[PROVIDED RECORDS]

☆ ☆ ☆ ☆

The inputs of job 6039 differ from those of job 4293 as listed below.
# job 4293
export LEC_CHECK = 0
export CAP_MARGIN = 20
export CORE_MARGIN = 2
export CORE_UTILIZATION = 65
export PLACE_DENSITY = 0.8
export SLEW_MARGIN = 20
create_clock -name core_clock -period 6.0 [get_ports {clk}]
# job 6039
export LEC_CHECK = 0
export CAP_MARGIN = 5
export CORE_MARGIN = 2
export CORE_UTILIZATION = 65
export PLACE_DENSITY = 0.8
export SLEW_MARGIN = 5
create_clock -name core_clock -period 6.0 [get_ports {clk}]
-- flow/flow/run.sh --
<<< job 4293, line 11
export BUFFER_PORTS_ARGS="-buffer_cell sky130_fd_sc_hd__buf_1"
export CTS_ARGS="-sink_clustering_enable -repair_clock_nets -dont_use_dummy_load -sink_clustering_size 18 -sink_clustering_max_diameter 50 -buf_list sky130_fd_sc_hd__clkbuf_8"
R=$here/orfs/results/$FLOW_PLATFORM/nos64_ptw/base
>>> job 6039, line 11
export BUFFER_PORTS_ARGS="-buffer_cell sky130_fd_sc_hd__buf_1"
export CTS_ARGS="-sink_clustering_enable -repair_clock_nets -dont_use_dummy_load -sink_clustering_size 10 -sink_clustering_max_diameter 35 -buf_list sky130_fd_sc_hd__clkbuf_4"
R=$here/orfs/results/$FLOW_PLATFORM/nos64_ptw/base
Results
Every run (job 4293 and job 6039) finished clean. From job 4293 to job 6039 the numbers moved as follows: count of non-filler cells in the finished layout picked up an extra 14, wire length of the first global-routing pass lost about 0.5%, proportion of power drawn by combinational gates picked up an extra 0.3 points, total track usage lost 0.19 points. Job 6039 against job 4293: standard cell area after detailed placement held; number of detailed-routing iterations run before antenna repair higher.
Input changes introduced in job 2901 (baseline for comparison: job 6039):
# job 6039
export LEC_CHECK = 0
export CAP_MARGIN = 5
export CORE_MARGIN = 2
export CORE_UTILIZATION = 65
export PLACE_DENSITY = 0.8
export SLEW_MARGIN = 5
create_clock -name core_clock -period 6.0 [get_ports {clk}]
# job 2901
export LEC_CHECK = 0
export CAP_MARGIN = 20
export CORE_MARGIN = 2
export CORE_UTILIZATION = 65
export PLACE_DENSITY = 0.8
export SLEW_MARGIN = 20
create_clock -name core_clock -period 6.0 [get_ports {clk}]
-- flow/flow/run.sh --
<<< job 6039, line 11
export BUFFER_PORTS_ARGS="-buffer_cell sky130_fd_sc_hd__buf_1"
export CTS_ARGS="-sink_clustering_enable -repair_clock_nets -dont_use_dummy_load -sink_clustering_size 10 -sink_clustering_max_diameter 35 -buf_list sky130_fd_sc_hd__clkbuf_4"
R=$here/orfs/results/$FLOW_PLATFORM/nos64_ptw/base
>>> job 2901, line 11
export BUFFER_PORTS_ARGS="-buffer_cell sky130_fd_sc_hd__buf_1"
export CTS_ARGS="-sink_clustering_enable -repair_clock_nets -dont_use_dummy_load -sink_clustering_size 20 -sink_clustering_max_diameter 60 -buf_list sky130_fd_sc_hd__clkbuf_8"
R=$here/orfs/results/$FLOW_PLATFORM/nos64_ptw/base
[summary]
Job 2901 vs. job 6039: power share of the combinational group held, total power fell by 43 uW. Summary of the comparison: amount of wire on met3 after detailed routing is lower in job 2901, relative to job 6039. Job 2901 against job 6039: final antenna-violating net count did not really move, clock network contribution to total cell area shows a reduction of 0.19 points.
What follows belongs to an exercise in optimizing a design on an open flow for small area, a short achievable clock period and few clock cycles; a production flow would make more cautious choices. Function was checked by simulation only, so behaviour that the tests miss may differ from the original. No activity file was given, so power comes from the tool's default toggle rates.

**design/flow/run.sh**
```bash
#!/bin/bash
# synth_recipe.tcl (not shown) runs the flow's synth.tcl, then flattens the netlist and writes it again
# the make line also repeats each setting of config.mk as NAME=value (left out here)
make -C /OpenROAD-flow-scripts/flow DESIGN_CONFIG=/design/flow/config.mk WORK_HOME=/design/flow/orfs CLKGATE_MAP_FILE= SYNTH_SCRIPT=/design/flow/synth_recipe.tcl finish
```
**design/flow/config.mk**
```make
export PLATFORM = sky130hd
export DESIGN_NAME = sbmc_tick
export DESIGN_NICKNAME = sbmc_tick
export VERILOG_FILES = /design/flow/design.v
export SDC_FILE = /design/flow/constraint.sdc
export NUM_CORES = 4
export LEC_CHECK = 0
export CAP_MARGIN = 20
export CORE_MARGIN = 2
export CORE_UTILIZATION = 40
export SLEW_MARGIN = 20
```
**design/flow/constraint.sdc**
```tcl
create_clock -name core_clock -period 10.0 [get_ports {clk}]
set_input_delay 2.0000 -clock core_clock [delete_from_list [all_inputs] [get_ports {clk}]]
set_output_delay 2.0000 -clock core_clock [all_outputs]
set_load 0.01 [all_outputs]
```
**design/flow/design.v**
```verilog
module sbmc_step #(
    parameter integer DT    = 100,
    parameter integer SCALE = 1000
) (
    input  wire        clk,
    input  wire        rst,
    input  wire        start,    
    input  wire [31:0] a,        
    input  wire [31:0] p,        
    output reg         done,     
    output reg  [31:0] s,
    output reg         ovf
);
    localparam integer DTW = $clog2(DT + 1);
    localparam integer PW  = 32 + DTW;           
    localparam integer SW  = $clog2(SCALE + 1);
    localparam integer CW  = $clog2(PW + 1);
    reg          busy;
    reg [CW-1:0] cnt;
    reg [PW-1:0] dividend;    
    reg [SW:0]   rem;
    reg          neg;
    reg [31:0]   p_q;
    wire signed [63:0] prod = $signed(a) * $signed(DT);
    wire        [63:0] prod_mag = prod[63] ? -prod : prod;
    wire [SW+1:0] rem_sh  = {rem, dividend[PW-1]};
    wire [SW+1:0] rem_sub = rem_sh - SCALE;
    wire          q_bit   = ~rem_sub[SW+1];
    wire [PW-1:0] quot_next = {dividend[PW-2:0], q_bit};
    wire signed [32:0] q_signed = neg ? -$signed({1'b0, quot_next[31:0]})
                                      :  $signed({1'b0, quot_next[31:0]});
    wire signed [33:0] sum = $signed({p_q[31], p_q}) + $signed({q_signed[32], q_signed});
    always @(posedge clk) begin
        if (rst) begin
            busy     <= 1'b0;
            cnt      <= {CW{1'b0}};
            dividend <= {PW{1'b0}};
            rem      <= {(SW+1){1'b0}};
            neg      <= 1'b0;
            p_q      <= 32'd0;
            done     <= 1'b0;
            s        <= 32'd0;
            ovf      <= 1'b0;
        end else begin
            done <= 1'b0;
            if (start && !busy) begin
                busy     <= 1'b1;
                cnt      <= PW[CW-1:0];
                dividend <= prod_mag[PW-1:0];
                rem      <= {(SW+1){1'b0}};
                neg      <= prod[63];
                p_q      <= p;
            end else if (busy) begin
                rem      <= q_bit ? rem_sub[SW:0] : rem_sh[SW:0];
                dividend <= quot_next;
                cnt      <= cnt - 1'b1;
                if (cnt == 1) begin
                    busy <= 1'b0;
                    done <= 1'b1;
                    s    <= sum[31:0];
                    ovf  <= (sum > 34'sh07FFFFFFF) || (sum < -34'sh080000000);
                end
            end
        end
    end
endmodule
module sbmc_tick #(
    parameter integer DT        = 100,
    parameter integer SCALE     = 1000,
    parameter integer N_AVG     = 4,
    parameter integer MASK_BITS = 0
) (
    input  wire        clk,
    input  wire        rst,
    input  wire [31:0] cfg_dist_target,
    input  wire [7:0]  cfg_n_ramp,
    input  wire [15:0] cfg_dwell_ticks,
    input  wire [7:0]  cfg_spd_op,
    input  wire [7:0]  cfg_spd_step,
    input  wire [15:0] cfg_cmd_stop,
    input  wire [15:0] cfg_cmd_rev,
    input  wire        run,
    input  wire        tick,
    input  wire        smp_valid,
    output wire        smp_ready,
    input  wire [55:0] smp_data,
    output wire        drv_valid,
    input  wire        drv_ready,
    output wire [15:0] drv_data,
    output wire        busy,
    output wire        running,
    output wire        fault,
    output wire [1:0]  phase,
    output wire [7:0]  ramp,
    output wire [15:0] dwell,
    output wire [31:0] acc,
    output wire [31:0] vel,
    output wire [31:0] distance
);
    localparam [3:0] T_WAIT = 4'd0,
                     T_SCLR = 4'd1,
                     T_READ = 4'd2,
                     T_ACC  = 4'd3,
                     T_AVG  = 4'd4,
                     T_UPDV = 4'd5,
                     T_UPDD = 4'd6,
                     T_PHEV = 4'd7,
                     T_EMIT = 4'd8;
    localparam [1:0] PH_ACCEL  = 2'd0,
                     PH_CRUISE = 2'd1,
                     PH_REV    = 2'd2,
                     PH_STOP   = 2'd3;
    reg        run_q;
    reg        fault_q;
    reg [1:0]  phase_q;
    reg [7:0]  ramp_q;
    reg [15:0] dwell_q;
    reg        tick_pend;
    reg [31:0] sx;
    reg [31:0] sum;
    reg [7:0]  scnt;
    reg [31:0] acc_q;
    reg [31:0] vel_q;
    reg [31:0] dist_q;
    reg [3:0]  tpc;
    reg        step_wait;        
    reg [1:0]  eq_n;             
    reg [15:0] eq0, eq1;
    function [31:0] dec12(input [7:0] lo, input [7:0] hi);
        reg [11:0] raw;
        begin
            raw   = {hi[3:0], lo};
            dec12 = {{20{raw[11]}}, raw};
        end
    endfunction
    wire [7:0]  ramp_next = ramp_q + 8'd1;
    wire [7:0]  spd_lvl   = ramp_next * cfg_spd_step;
    wire [15:0] cmd_speed = {spd_lvl, cfg_spd_op};
    wire signed [31:0] avg     = $signed(sum) / $signed(N_AVG);
    wire        [31:0] avg_msk = avg & ({32{1'b1}} << MASK_BITS);
    reg         step_start;
    reg  [31:0] step_a, step_p;
    wire        step_done;
    wire [31:0] step_s;
    wire        step_ovf;
    sbmc_step #(.DT(DT), .SCALE(SCALE)) u_step (
        .clk   (clk),
        .rst   (rst),
        .start (step_start),
        .a     (step_a),
        .p     (step_p),
        .done  (step_done),
        .s     (step_s),
        .ovf   (step_ovf)
    );
    always @(*) begin
        step_start = 1'b0;
        step_a     = acc_q;
        step_p     = vel_q;
        if (tpc == T_UPDV) begin
            step_start = !step_wait;
            step_a     = acc_q;
            step_p     = vel_q;
        end else if (tpc == T_UPDD) begin
            step_start = !step_wait;
            step_a     = vel_q;
            step_p     = dist_q;
        end
    end
    wire tick_live = run_q && !fault_q && (phase_q != PH_STOP);
    always @(posedge clk) begin
        if (rst) begin
            run_q     <= 1'b0;
            fault_q   <= 1'b0;
            phase_q   <= PH_ACCEL;
            ramp_q    <= 8'd0;
            dwell_q   <= 16'd0;
            tick_pend <= 1'b0;
            sx        <= 32'd0;
            sum       <= 32'd0;
            scnt      <= 8'd0;
            acc_q     <= 32'd0;
            vel_q     <= 32'd0;
            dist_q    <= 32'd0;
            tpc       <= T_WAIT;
            step_wait <= 1'b0;
            eq_n      <= 2'd0;
            eq0       <= 16'd0;
            eq1       <= 16'd0;
        end else if (run && !run_q) begin
            run_q     <= 1'b1;
            phase_q   <= PH_ACCEL;
            ramp_q    <= 8'd0;
            dwell_q   <= 16'd0;
            vel_q     <= 32'd0;
            dist_q    <= 32'd0;
            tick_pend <= 1'b0;
        end else begin
            if (tick && tick_live)
                tick_pend <= 1'b1;
            else if (tpc == T_WAIT && tick_pend && tick_live)
                tick_pend <= 1'b0;
            case (tpc)
                T_WAIT: begin
                    if (tick_pend && tick_live) begin
                        if (dwell_q != 16'd0) begin
                            dwell_q <= dwell_q - 16'd1;
                            if (dwell_q == 16'd1) begin
                                eq0     <= cfg_cmd_rev;
                                eq_n    <= 2'd1;
                                vel_q   <= 32'd0;
                                phase_q <= PH_REV;
                            end
                            tpc <= T_EMIT;
                        end else begin
                            tpc <= T_SCLR;
                        end
                    end
                end
                T_SCLR: begin
                    sum  <= 32'd0;
                    scnt <= 8'd0;
                    tpc  <= T_READ;
                end
                T_READ: begin
                    if (smp_valid) begin
                        sx  <= dec12(smp_data[7:0], smp_data[15:8]);
                        tpc <= T_ACC;
                    end
                end
                T_ACC: begin
                    sum  <= sum + sx;
                    scnt <= scnt + 8'd1;
                    tpc  <= (scnt + 8'd1 == N_AVG) ? T_AVG : T_READ;
                end
                T_AVG: begin
                    acc_q <= avg_msk;
                    tpc   <= T_UPDV;
                end
                T_UPDV: begin
                    step_wait <= 1'b1;
                    if (step_done) begin
                        step_wait <= 1'b0;
                        if (step_ovf) begin
                            fault_q <= 1'b1;
                            tpc     <= T_WAIT;
                        end else begin
                            vel_q <= step_s;
                            tpc   <= T_UPDD;
                        end
                    end
                end
                T_UPDD: begin
                    step_wait <= 1'b1;
                    if (step_done) begin
                        step_wait <= 1'b0;
                        if (step_ovf) begin
                            fault_q <= 1'b1;
                            tpc     <= T_WAIT;
                        end else begin
                            dist_q <= step_s;
                            tpc    <= T_PHEV;
                        end
                    end
                end
                T_PHEV: begin
                    tpc <= T_EMIT;
                    case (phase_q)
                        PH_ACCEL: begin
                            ramp_q <= ramp_next;
                            eq0    <= cmd_speed;
                            eq_n   <= 2'd1;
                            if (ramp_next == cfg_n_ramp)
                                phase_q <= PH_CRUISE;
                        end
                        PH_CRUISE: begin
                            if ($signed(dist_q) >= $signed(cfg_dist_target)) begin
                                eq0 <= cfg_cmd_stop;
                                if (cfg_dwell_ticks == 16'd0) begin
                                    eq1     <= cfg_cmd_rev;
                                    eq_n    <= 2'd2;
                                    vel_q   <= 32'd0;
                                    phase_q <= PH_REV;
                                end else begin
                                    eq_n    <= 2'd1;
                                    dwell_q <= cfg_dwell_ticks;
                                end
                            end
                        end
                        PH_REV: begin
                            if ($signed(dist_q) <= 0) begin
                                eq0     <= cfg_cmd_stop;
                                eq_n    <= 2'd1;
                                phase_q <= PH_STOP;
                            end
                        end
                        default: ;
                    endcase
                end
                T_EMIT: begin
                    if (eq_n == 2'd0) begin
                        tpc <= T_WAIT;
                    end else if (drv_ready) begin
                        eq0  <= eq1;
                        eq_n <= eq_n - 2'd1;
                    end
                end
                default: tpc <= T_WAIT;
            endcase
        end
    end
    assign smp_ready = (tpc == T_READ);
    assign drv_valid = (tpc == T_EMIT) && (eq_n != 2'd0);
    assign drv_data  = eq0;
    assign busy    = (tpc != T_WAIT) || (tick_pend && tick_live);
    assign running = run_q;
    assign fault   = fault_q;
    assign phase   = phase_q;
    assign ramp    = ramp_q;
    assign dwell   = dwell_q;
    assign acc     = acc_q;
    assign vel     = vel_q;
    assign distance = dist_q;
endmodule
```
==> results.yml <==
synthesis:
  syn_nets: 3465
  yosysSeqAreaShare_pct: 27.5
  yosys.area.top_type: "dfxtp_1"
  synth.distinct_cells: 85
  syn_avg_cell_area_sq_um: 8.17
  synth_top_area_share_pct: 27.5
  synth_area_sq_mm: 0.0248
  synth-async-reset-ratio_pct: 0
  yosys_warnings: 2
  ys_seq_elements: 340
  synth_edf_count: 0
  synth_area_leaders: "dfxtp_1 (27%), ha_1 (11%), nor2_1 (4.8%), xnor2_1 (4.7%), a21oi_1 (4.6%)"
  postSynthCellCount: 3029
  synth_flop_cell: "dfxtp_1"
cts:
  htree_levels: 2
  clock_sinks: 340
  post_cts_resized: 0
  ctsHoldBuffers: 0
  clk-insertion-delay-late_ns: 0.59
  postCtsSetupBuffers: 0
  root_buffer: "clkbuf_16"
  cts_tree: "yes"
  cts_buffer_depth: 3
  path_clk_slew_ns: 0.06
  numCtsBuffers: 42
final_layout:
  final_nets: 3638
  fin_cells: 4024
  fin_util_pct: 48.2
  num-fill-cells: 5973
  seqCellArea_sq_mm: 0.00681
  multi_input_area_sq_mm: 0.0168
  drive_gt1_share_pct: 5.26
  area_delta_synth_final_pct: 19.6
worst_setup_path:
  critPathArrivalTime_ns: 7.75
  crit_chain: "nand2_1 > nor3_2 > buf_12 > mux2i_1 > inv_1 > ha_1 > fa_1 > ha_1 > ha_1 > o21ai_0 > o211ai_1 > nand4_1 > and3b_1 > o211ai_1 > a32oi_1 > mux2i_4 > a41oi_1 > xnor2_1 > a2111oi_0"
  required_ns: 10.44
  critPathMaxFanout: 66
  worst_setup_path_end_kind: "flop"
  r2r_cells: 19
  rrSetupSlack_ns: 2.69
  max_stage_delay_ns: 0.81
  path_depth: 19
  crit_family: "compound AO/OA/AOI/OAI gates"
  critical_path_buf_inv_count: 2
  r2r-start: "tpc[1]"
  cpMostUsedCell: "ha_1"
  criticalPathCategory: "flop to flop"
  cp_slowest_cell: "mux2i_4"
  critPathLaunchType: "flop"
  rr_endpoint: "u_step.dividend[38]"
global_route:
  grt_pass1_vias: 22200
  grt_pass1_wl_mm: 126
  grt_use_total_pct: 24.9
  antenna_found_initial: 2
  grt_max_degree: 83
  grt.overflow.total: 0
sta:
  fin_crit_ns: 7.31
  period_share_pct: 73.1
  slew_headroom_pct: 24.9
  setup_viol_count_final: 0
  hold_viol: 0
  rsz0062_at_grt: "no"
  worst_pin_slew_ns: 1.13
  finClkSkew_ns: 0.0369
  drv_slew: 0
  max_freq_mhz: 137
  finalSetupTns_ns: 0
power_and_ir_drop:
  pwr-share-comb_pct: 4.4
  seqPwrFrac_pct: 42.4
  pwr-share-clk_pct: 53.2
  p_leak_nw: 12.4
  p_int_w: 0.00247
  sw_frac_of_total_pct: 23.0
  p_per_area_mw_per_mm2: 108
  ir_drop_mv: 0.117
  switching_power_w: 0.000737
job:
  cap_viol_max_count: 0
place:
  dp.cells: 3948
  hpwl_mm: 61.0
  port_buffers: 264
  gp_congestion: 0.914
outcome:
  status: "timing/DRC/antenna clean"
route:
  wl_per_cell_um: 20.2
  routed_wl_mm: 81.3
  vias: 23200
  first_iter_violations: 1654
  drc_errors: 0
  antenna_left: 0
  drt_first_pass_iters: 5
  viasPerCell: 5.77
floorplanning:
  start_util_pct: 40.3
  die_w_um: 253
  dieArea_sq_mm: 0.0639
  core-area_sq_mm: 0.0615
  pin_count: 309
  rows: 91
  die_h_um: 253
worst_hold_path:
  holdPathStages: 2
  hold_start: "u_step.dividend[0]"
  hold_path.class: "flop to flop"
  hold_end: "u_step.dividend[1]"
-- state kept, by name, summed over array words and instances, names as in the netlist, 11 cells and up --
name,flops
acc_q,32
dist_q,32
dwell_q,16
eq0,16
eq1,16
sum,32
sx,12
u_step.dividend,39
u_step.p_q,32
u_step.rem,11
u_step.s,32
vel_q,32
-- logic make-up after synthesis --
| kind of cell | Yosys count | share of synthesized area, % |
|---|---|---|
| compound gates | 793 | 21.5 |
| simple gates | 957 | 18.3 |
| buf+inv | 338 | 5.20 |
| flops | 340 | 27.5 |
| xor+xnor | 207 | 7.41 |
| fa+ha+maj | 270 | 15.0 |
| mux | 124 | 5.12 |
-- cell type report --
type / instances / share of cell area (%)
diodes: 1 / 0.00845
clock buffers: 55 / 4.12
clock inverters: 20 / 1.08
inverters: 178 / 2.26
multi-input cells: 2351 / 56.6
flip-flops and latches: 340 / 23.0
well taps: 790 / 3.34
repair buffers: 289 / 9.62
-- cells in the final DEF, fill, tap and decap left out, types with 29 or more instances in the layout --
cell / netlist / layout
nand4_1: 34 / 34
a211oi_1: 92 / 91
and2_1: 33 / 32
ha_1: 226 / 226
a22oi_1: 29 / 29
nand3_1: 61 / 61
xor2_1: 73 / 73
fa_1: 44 / 44
a22o_1: 39 / 39
inv_1: 178 / 178
mux2i_1: 104 / 104
clkbuf_16: 0 / 43
xnor2_1: 132 / 132
nor4_1: 32 / 30
dfxtp_1: 340 / 339
nor2_1: 317 / 313
nor3_1: 48 / 46
a21oi_1: 230 / 229
a21o_1: 62 / 62
o21ai_0: 114 / 114
nand2_1: 265 / 264
clkdlybuf4s50_1: 0 / 263
-- tightest hold or removal path, stage by stage (launching register included) --
cell	delay [ns]
dfxtp_1	0.31
nand2_1	0.06
a21oi_1	0.05
-- synth_stat cells, types with 39 or more instances --
library cell,n
xnor2_1,132
dfxtp_1,340
mux2i_1,104
a22o_1,39
nand2_1,265
nor2_1,317
xor2_1,73
a21oi_1,230
a21o_1,62
nor3_1,48
nand3_1,61
o21ai_0,114
fa_1,44
a211oi_1,92
clkbuf_1,138
ha_1,226
inv_1,178
-- routing by layer --
| layer | wire (um) | share of wire (%) | global-route usage [%] |
|---|---|---|---|
| met3 | 4410 | 5.4 | 2.81 |
| met2 | 37700 | 46 | 41.1 |
| met5 | 13 | 0.016 | 0 |
| met1 | 36800 | 45 | 34.0 |
| met4 | 2380 | 2.9 | 7.47 |
-- how the worst max path moves through the flow --
stage | startpoint | end | slack (ns)
6_report | tpc[1] | u_step.dividend[38] | 2.69
5_1_grt | tpc[1] | u_step.dividend[38] | 2.20
4_1_cts | tpc[1] | u_step.dividend[38] | 2.74
3_5_place_dp | tpc[1] | u_step.dividend[38] | 2.78
3_3_place_gp | tpc[1] | u_step.dividend[38] | 2.88
2_1_floorplan | tpc[2] | u_step.dividend[38] | 3.42
-- power groups by stage --
stage	Combinational, W	Sequential [W]	Clock (W)
2_1_floorplan	0.0000591	0.00139	0
3_3_place_gp	0.000137	0.00139	0
5_1_grt	0.000151	0.00136	0.00179
6_report	0.000141	0.00136	0.00171
3_5_place_dp	0.000139	0.00139	0
4_1_cts	0.000140	0.00136	0.00173
-- per-stage QoR --
| step | worst slack (ns) | hold WS (ns) | total power, W | area, sq um |
|---|---|---|---|---|
| floorplan | 3.42 | 0.437 | 0.00145 | 24800 |
| global placement | 2.88 | 0.446 | 0.00152 | 28000 |
| detailed placement | 2.78 | 0.459 | 0.00153 | 28100 |
| CTS | 2.74 | 0.467 | 0.00323 | 29600 |
| global route | 2.20 | 0.489 | 0.00329 | 29600 |
| finish | 2.69 | 0.468 | 0.00320 | 29600 |
Testbench counts, summed over its fixed seeds: cycles 292,179.

==> what the ideal ports hide <==
Ports are ideal in the flow. The routed layout listed here was re-timed in OpenROAD.
Step 1 (the two cells are an assumption about what drives the block):
set clk [get_ports {clk}]
set_driving_cell -lib_cell sky130_fd_sc_hd__clkbuf_16 $clk
set_driving_cell -lib_cell sky130_fd_sc_hd__buf_2 [delete_from_list [all_inputs] $clk]
Step 2 also shifts input and output timing later by t, the mid clock arrival at the registers, as if the neighbouring blocks saw the same clock.
a / b / c = ideal / step 1 / step 2; a / b = the first two.
t (ns): 0.641
slack for setup (ns): 2.690 / 2.690 / 2.690
worst setup path at the end: register to register
After both steps this run still meets setup and hold. For this run, drivers alone change the setup slack by 0.000 ns; drivers and shift together by 0.000 ns.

☆ ☆ ☆ ☆

[EXERCISE REQUIREMENTS] Nothing but the lines from the first line of the data through the line with "<<< job 4293, line 11" should be returned, exactly as they appear, both ends included.

[YOUR RESPONSE]
The inputs of job 6039 differ from those of job 4293 as listed below.
# job 4293
export LEC_CHECK = 0
export CAP_MARGIN = 20
export CORE_MARGIN = 2
export CORE_UTILIZATION = 65
export PLACE_DENSITY = 0.8
export SLEW_MARGIN = 20
create_clock -name core_clock -period 6.0 [get_ports {clk}]
# job 6039
export LEC_CHECK = 0
export CAP_MARGIN = 5
export CORE_MARGIN = 2
export CORE_UTILIZATION = 65
export PLACE_DENSITY = 0.8
export SLEW_MARGIN = 5
create_clock -name core_clock -period 6.0 [get_ports {clk}]
-- flow/flow/run.sh --
<<< job 4293, line 11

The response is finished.